--- src/rtl/baccarat_pkg.sv ---
// Shared types and constants for the baccarat hand sequencer.
// Holds the FSM state encoding plus the scoring thresholds used by the controller and banker rule.
package baccarat_pkg;

    typedef enum logic [2:0] {
        DEAL_P1 = 3'd0,
        DEAL_D1 = 3'd1,
        DEAL_P2 = 3'd2,
        DEAL_D2 = 3'd3,
        EVAL    = 3'd4,
        BANKER  = 3'd5,
        DONE    = 3'd6
    } state_t;

    localparam logic [3:0] RANK_NONE     = 4'd0;
    localparam logic [3:0] NATURAL_MIN   = 4'd8;
    localparam logic [3:0] DRAW_MAX      = 4'd5;
    localparam logic [1:0] SETTLE_CYCLES = 2'd2;

    localparam logic [2:0] SLOT_0    = 3'b001;
    localparam logic [2:0] SLOT_1    = 3'b010;
    localparam logic [2:0] SLOT_2    = 3'b100;
    localparam logic [2:0] SLOT_NONE = 3'b000;

    // Baccarat point value of a rank: tens and face cards count zero.
    function automatic logic [3:0] card_value(input logic [3:0] rank);
        logic [3:0] value;
        if (rank == RANK_NONE) begin
            value = 4'd0;
        end else if (rank >= 4'd10) begin
            value = 4'd0;
        end else begin
            value = rank;
        end
        return value;
    endfunction

endpackage
## src/rtl/mcycle_controller.sv

```systemverilog
// Multicycle control FSM for the 16-bit datapath: sequences fetch/decode/execute/
// memory/write-back, drives all datapath selects and enables, and owns the Z flag.
module mcycle_controller #(
  parameter int WIDTH         = 16,
  parameter int ALU_CONT_BITS = 5,
  parameter int OP_BITS       = 4
) (
  input  logic                     clk,
  input  logic                     reset,
  input  logic [OP_BITS-1:0]       op_code,
  input  logic [OP_BITS-1:0]       ext_op_code,
  input  logic [3:0]               cond,
  input  logic                     zero,
  output logic                     ir_write,
  output logic                     mem_write,
  output logic                     pc_en,
  output logic                     pc_src,
  output logic                     reg_write,
  output logic                     reg_write_src,
  output logic                     address_src,
  output logic                     alu_A_src,
  output logic [1:0]               alu_B_src,
  output logic [ALU_CONT_BITS-1:0] alu_cont,
  output logic [3:0]               state,
  output logic                     z_flag
);

  typedef enum logic [3:0] {
    FETCH      = 4'd0,
    FETCH_WAIT = 4'd1,
    DECODE     = 4'd2,
    EXEC_RR    = 4'd3,
    EXEC_RI    = 4'd4,
    ALU_WB     = 4'd5,
    MEM_READ   = 4'd6,
    MEM_WAIT   = 4'd7,
    MEM_WB     = 4'd8,
    MEM_WRITE  = 4'd9,
    BRANCH     = 4'd10,
    BRANCH_WB  = 4'd11,
    JUMP       = 4'd12
  } state_t;

  localparam logic [OP_BITS-1:0] OP_RR   = OP_BITS'(4'b0000);
  localparam logic [OP_BITS-1:0] OP_ADD  = OP_BITS'(4'b0101);
  localparam logic [OP_BITS-1:0] OP_SUB  = OP_BITS'(4'b1001);
  localparam logic [OP_BITS-1:0] OP_CMP  = OP_BITS'(4'b1011);
  localparam logic [OP_BITS-1:0] OP_AND  = OP_BITS'(4'b0001);
  localparam logic [OP_BITS-1:0] OP_OR   = OP_BITS'(4'b0010);
  localparam logic [OP_BITS-1:0] OP_XOR  = OP_BITS'(4'b0011);
  localparam logic [OP_BITS-1:0] OP_MOV  = OP_BITS'(4'b1101);
  localparam logic [OP_BITS-1:0] OP_SPEC = OP_BITS'(4'b0100);
  localparam logic [OP_BITS-1:0] OP_BCC  = OP_BITS'(4'b1100);
  localparam logic [OP_BITS-1:0] EXT_LOAD = OP_BITS'(4'b0000);
  localparam logic [OP_BITS-1:0] EXT_STOR = OP_BITS'(4'b0100);
  localparam logic [OP_BITS-1:0] EXT_JUMP = OP_BITS'(4'b1100);

  localparam logic [ALU_CONT_BITS-1:0] ALU_ADD    = ALU_CONT_BITS'(0);
  localparam logic [ALU_CONT_BITS-1:0] ALU_SUB    = ALU_CONT_BITS'(1);
  localparam logic [ALU_CONT_BITS-1:0] ALU_AND    = ALU_CONT_BITS'(2);
  localparam logic [ALU_CONT_BITS-1:0] ALU_OR     = ALU_CONT_BITS'(3);
  localparam logic [ALU_CONT_BITS-1:0] ALU_XOR    = ALU_CONT_BITS'(4);
  localparam logic [ALU_CONT_BITS-1:0] ALU_PASS_B = ALU_CONT_BITS'(5);

  localparam logic [1:0] B_REG = 2'd0;
  localparam logic [1:0] B_IMM = 2'd1;
  localparam logic [1:0] B_ONE = 2'd2;

  // Instruction fields are 4-bit slices of a 16-bit word.
  if (WIDTH < 16 || OP_BITS < 4 || ALU_CONT_BITS < 3) begin : g_param_check
    $error("mcycle_controller: unsupported parameter combination");
  end

  function automatic logic is_alu_op(input logic [OP_BITS-1:0] code);
    case (code)
      OP_ADD, OP_SUB, OP_CMP, OP_AND, OP_OR, OP_XOR, OP_MOV: return 1'b1;
      default:                                                return 1'b0;
    endcase
  endfunction

  function automatic logic [ALU_CONT_BITS-1:0] alu_op_cont(input logic [OP_BITS-1:0] code);
    case (code)
      OP_SUB, OP_CMP: return ALU_SUB;
      OP_AND:         return ALU_AND;
      OP_OR:          return ALU_OR;
      OP_XOR:         return ALU_XOR;
      OP_MOV:         return ALU_PASS_B;
      default:        return ALU_ADD;
    endcase
  endfunction

  state_t cur_state;
  state_t next_state;
  logic   branch_taken;
  logic   cmp_exec;

  assign state = cur_state;

  assign branch_taken = (cond == 4'b0000 && z_flag) ||
                        (cond == 4'b0001 && !z_flag) ||
                        (cond == 4'b1110);

  assign cmp_exec = (cur_state == EXEC_RR && ext_op_code == OP_CMP) ||
                    (cur_state == EXEC_RI && op_code == OP_CMP);

  always_comb begin
    next_state = FETCH;
    case (cur_state)
      FETCH:      next_state = FETCH_WAIT;
      FETCH_WAIT: next_state = DECODE;
      DECODE: begin
        if (op_code == OP_RR)          next_state = EXEC_RR;
        else if (is_alu_op(op_code))   next_state = EXEC_RI;
        else if (op_code == OP_SPEC) begin
          case (ext_op_code)
            EXT_LOAD: next_state = MEM_READ;
            EXT_STOR: next_state = MEM_WRITE;
            EXT_JUMP: next_state = JUMP;
            default:  next_state = FETCH;
          endcase
        end
        else if (op_code == OP_BCC)    next_state = BRANCH;
        else                           next_state = FETCH;
      end
      EXEC_RR:  next_state = (is_alu_op(ext_op_code) && ext_op_code != OP_CMP) ? ALU_WB : FETCH;
      EXEC_RI:  next_state = (op_code != OP_CMP) ? ALU_WB : FETCH;
      MEM_READ: next_state = MEM_WAIT;
      MEM_WAIT: next_state = MEM_WB;
      BRANCH:   next_state = branch_taken ? BRANCH_WB : FETCH;
      default:  next_state = FETCH;
    endcase
  end

  // Outputs are registered from next_state so they are valid for the whole
  // state they belong to, exactly as a decode of cur_state would be.
  always_ff @(posedge clk or posedge reset) begin
    if (reset) begin
      cur_state     <= FETCH;
      z_flag        <= 1'b0;
      ir_write      <= 1'b0;
      mem_write     <= 1'b0;
      pc_en         <= 1'b0;
      pc_src        <= 1'b0;
      reg_write     <= 1'b0;
      reg_write_src <= 1'b0;
      address_src   <= 1'b0;
      alu_A_src     <= 1'b0;
      alu_B_src     <= B_ONE;
      alu_cont      <= ALU_ADD;
    end else begin
      cur_state <= next_state;
      if (cmp_exec) z_flag <= zero;

      ir_write      <= 1'b0;
      mem_write     <= 1'b0;
      pc_en         <= 1'b0;
      pc_src        <= 1'b0;
      reg_write     <= 1'b0;
      reg_write_src <= 1'b0;
      address_src   <= 1'b0;
      alu_A_src     <= 1'b0;
      alu_B_src     <= B_REG;
      alu_cont      <= ALU_ADD;
      case (next_state)
        FETCH:      alu_B_src <= B_ONE;
        FETCH_WAIT: begin
          ir_write <= 1'b1;
          pc_en    <= 1'b1;
        end
        EXEC_RR: begin
          alu_A_src <= 1'b1;
          alu_cont  <= alu_op_cont(ext_op_code);
        end
        EXEC_RI: begin
          alu_A_src <= 1'b1;
          alu_B_src <= B_IMM;
          alu_cont  <= alu_op_cont(op_code);
        end
        ALU_WB:   reg_write <= 1'b1;
        MEM_READ, MEM_WAIT: address_src <= 1'b1;
        MEM_WB: begin
          reg_write     <= 1'b1;
          reg_write_src <= 1'b1;
        end
        MEM_WRITE: begin
          address_src <= 1'b1;
          mem_write   <= 1'b1;
        end
        BRANCH:    alu_B_src <= B_IMM;
        BRANCH_WB: pc_en <= 1'b1;
        JUMP: begin
          pc_en  <= 1'b1;
          pc_src <= 1'b1;
        end
        default: ;
      endcase
    end
  end

endmodule

```

## config.mk

```make
export PLATFORM = sky130hd
export DESIGN_NAME = mcycle_controller
export DESIGN_NICKNAME = d
export VERILOG_FILES = /design/src/rtl/mcycle_controller.sv
export SDC_FILE = /design/constraint.sdc
export NUM_CORES = 1
export LEC_CHECK = 0
export ABC_AREA = 1
export BUFFER_PORTS_ARGS = -buffer_cell sky130_fd_sc_hd__buf_2
export CORE_UTILIZATION = 52
export CTS_BUF_LIST = sky130_fd_sc_hd__clkbuf_2 sky130_fd_sc_hd__clkbuf_4 sky130_fd_sc_hd__clkbuf_8
export DETAILED_ROUTE_END_ITERATION = 7
export PLACE_DENSITY = 0.83
export REMOVE_ABC_BUFFERS = 1
export SYNTH_ARGS = -nofsm -noshare
export SYNTH_HDL_FRONTEND = slang
export SYNTH_SLANG_ARGS = --single-unit
```

## constraint.sdc

```tcl
create_clock -name clk -period 1.8 [get_ports clk]
set_clock_uncertainty 0.1 [all_clocks]
set_input_delay 0.09 -clock clk [delete_from_list [all_inputs] [get_ports clk]]
set_output_delay 0.09 -clock clk [all_outputs]
set_load 0.1 [all_outputs]
```

==> results.yml <==
placement:
  place_ws_ps: 166
  io_buffers: 32
  placed_area_um2: 1310
  place_inst: 215
  place.gp.congestion: 0.944
  dp_hpwl_mm: 1.78
clock_network:
  postCtsSetupBuffers: 0
  cts_buffers: 3
  clock-sinks: 18
  clockRootBuffer: "clkbuf_4"
  clk_latency_ps: 290
  cts_buffer_depth: 2
  tritoncts: "yes"
  htreeDepth: 1
  path_clk_slew_ps: 90
die:
  die_area_um2: 2360
  initial_utilization: 0.563
  die_w_um: 48.6
  die_h_um: 48.6
  fp.coreArea_um2: 2000
  num_rows: 16
  io_pins: 35
critical_path:
  required_ps: 1880
  critPathMaxStageDelay_ps: 460
  path_cells: "nor2_2 -> nand2_1 -> nor2_2 -> nand2_1 -> nand2_2 -> inv_2 -> nand2_2 -> inv_2 -> nand2_1 -> nand2_1"
  worst-setup-path-type: "reg2reg"
  crit_top_cell: "nand2_1"
  crit_start: "state[0]$_DFF_PP0_"
  critPathSlowestCell: "dfrtp_2"
  rrSetupSlack_ps: 110
  reg2reg_depth: 10
  critPathMaxFanout: 5
  r2r_end: "alu_A_src$_DFF_PP0_"
  worstSetupStartpointType: "register"
  rr_startpoint: "state[0]$_DFF_PP0_"
  arrival_ps: 1770
  cp-end-kind: "register"
  endpoint: "alu_A_src$_DFF_PP0_"
cells_and_area:
  fin_nets: 210
  synthToLayoutAreaGrowth_pct: 20.5
  fillers: 166
  drive_above_1_share: 0.320
  antenna_cells: 0
  utilization: 0.679
  fin_cells: 221
  final_area_um2: 1360
logic_synthesis:
  synth_common_cells: "nand2_1 (50), inv_1 (20), dfrtp_1 (17)"
  synth_adder_area_share: 0
  synth_seq_area_share: 0.401
  synth_cell_types: 29
  ys_async_sr_fraction: 1.00
  synth.most_common_cell: "nand2_1"
  synth-simple-area-share: 0.421
  synthMuxAreaShare: 0
  synth.area.top_cells: "dfrtp_1 (38%), nand2_1 (17%), inv_1 (6.7%)"
  synth_area_um2: 1130
  syn_area_per_cell_um2: 7.14
  yosysTopAreaCellShare: 0.377
  yosys_register_bits: 18
  synth_warnings: 0
  synth_top_area_cell: "dfrtp_1"
  synth_edf_count: 0
  synth_flop_cell: "dfrtp_1"
  synth-xor-area-share: 0
  synth_top_family_by_area: "simple AND/OR/NAND/NOR gates"
  synth_compound_area_frac: 0.0710
  synthCells: 158
grt:
  use_met2: 0.364
  gr-usage-met1: 0.279
  antenna_found_initial: 0
  grt_overflow: 0
  grt_usage: 0.218
  busiest_layer: "met2"
  grt_max_degree: 19
  grt_pass1_vias: 983
  use_met3: 0.0346
  grt_pass1_wl_mm: 4.00
sta:
  finalHoldViolations: 0
  worstMarginPinSlew_ps: 658
  rsz0062_at_grt: "no"
  period_needed_ps: 1690
  fin_setup_tns_ps: 0
  fin_crit_sh: 0.941
  max_slew_margin: 0.561
  slew_viol_final: 0
  fmax_mhz: 590
  finalSetupViolCount: 0
  fin_ws_ps: 106
route:
  num_vias: 1119
  ant_nets: 0
  drt_first_pass_iters: 4
  routed_wl_mm: 2.31
  drc_errors: 0
  viasPerCell: 5.06
  drtIter0Drc: 25
  avgRoutedWirePerCell_um: 10.4
pwr:
  power.static_leakage_nw: 0.817
  ir_drop_v: 0.00118
  p_per_area_nw_per_um2: 1880
run:
  cap_violations: 0
run_status:
  outcome: "completed"
worst_hold_path:
  hold_class: "in2reg"
## layout by cell type, fill, tap and decap left out, types with 6 or more instances in the layout
cell     synthesis  layout
nor2_1          12      11
nand2_1         50      50
nand4_1          6       6
inv_2            6       6
dfrtp_1         17      16
nor2_2           5       6
buf_2            1      32
nand3_1         13      13
inv_1           20      20
## repair_timing
item                                    4_1_cts  5_1_grt
hold endpoints to repair                     18        0
hold buffers                                  2        0
gates resized for setup                       0        2
endpoints found under the setup margin        0        3
## worst min-delay path by stage
| stage | start | end | slack [ps] | cells past startpoint |
|---|---|---|---|---|
| finish | op_code[3] | alu_cont[2]$_DFF_PP0_ | 120 | 5 |
| global route | op_code[3] | alu_cont[2]$_DFF_PP0_ | 130 | 5 |
| CTS | op_code[3] | alu_cont[2]$_DFF_PP0_ | 110 | 5 |
| detailed placement | reset | reg_write$_DFF_PP0_ | 100 | 2 |
| global placement | reset | state[2]$_DFF_PP0_ | 90 | 2 |
| floorplan | reset | address_src$_DFF_PP0_ | -70 | 1 |
## power breakdown
part / total, W / internal (W) / switching, W
Combinational: 0.00173 / 0.000300 / 0.00143
Clock: 0.000213 / 0.000101 / 0.000112
Sequential: 0.000604 / 0.000537 / 0.0000670
Total: 0.00255 / 0.000938 / 0.00161
## stage by stage
| step | total power, W | hold slack (ps) |
|---|---|---|
| floorplan | 0.00207 | -72.2 |
| global placement | 0.00230 | 93.8 |
| detailed placement | 0.00233 | 104 |
| CTS | 0.00255 | 111 |
| global route | 0.00269 | 125 |
| finish | 0.00255 | 116 |
## critical path: cells and delay by family, from the launching register on
kind / cells / cell delay, ps
and+or+nand+nor: 8 / 900
DFF: 1 / 460
buffers and inverters: 2 / 120
## kinds of logic (layout without fill, tap and decap cells)
| logic type | Yosys count | in the layout |
|---|---|---|
| other cells | 1 | 2 |
| simple gates | 98 | 98 |
| flops | 18 | 18 |
| compound gates | 12 | 12 |
| buf+inv | 29 | 64 |
## layer usage
metal / vias up / part of all wire
met5: - / 0
met4: 0 / 0.022
met3: 7 / 0.053
met2: 43 / 0.48
met1: 502 / 0.45
li1: 567 / -
## cell type report
cell class,instances,area [um^2],share of cell area
tap,27,33.8,0.0249
clock buffer,4,30.0,0.0221
multi-input combinational,112,564,0.415
timing repair buffer,34,180,0.133
sequential,18,453,0.333
inverter,26,97.6,0.0718
## state kept, by name (all words and copies together) (netlist names)
signal	count
alu_A_src	1
reg_write_src	1
pc_src	1
alu_cont	3
pc_en	1
address_src	1
alu_B_src	2
state	4
ir_write	1
z_flag	1
mem_write	1
reg_write	1
Power figures use the tool's default switching activity.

⁂

• [What you should do]: Only lines containing the string "endpoints" are needed. Pull each of them out of the records above.

• [Written reply]:
hold endpoints to repair                     18        0
endpoints found under the setup margin        0        3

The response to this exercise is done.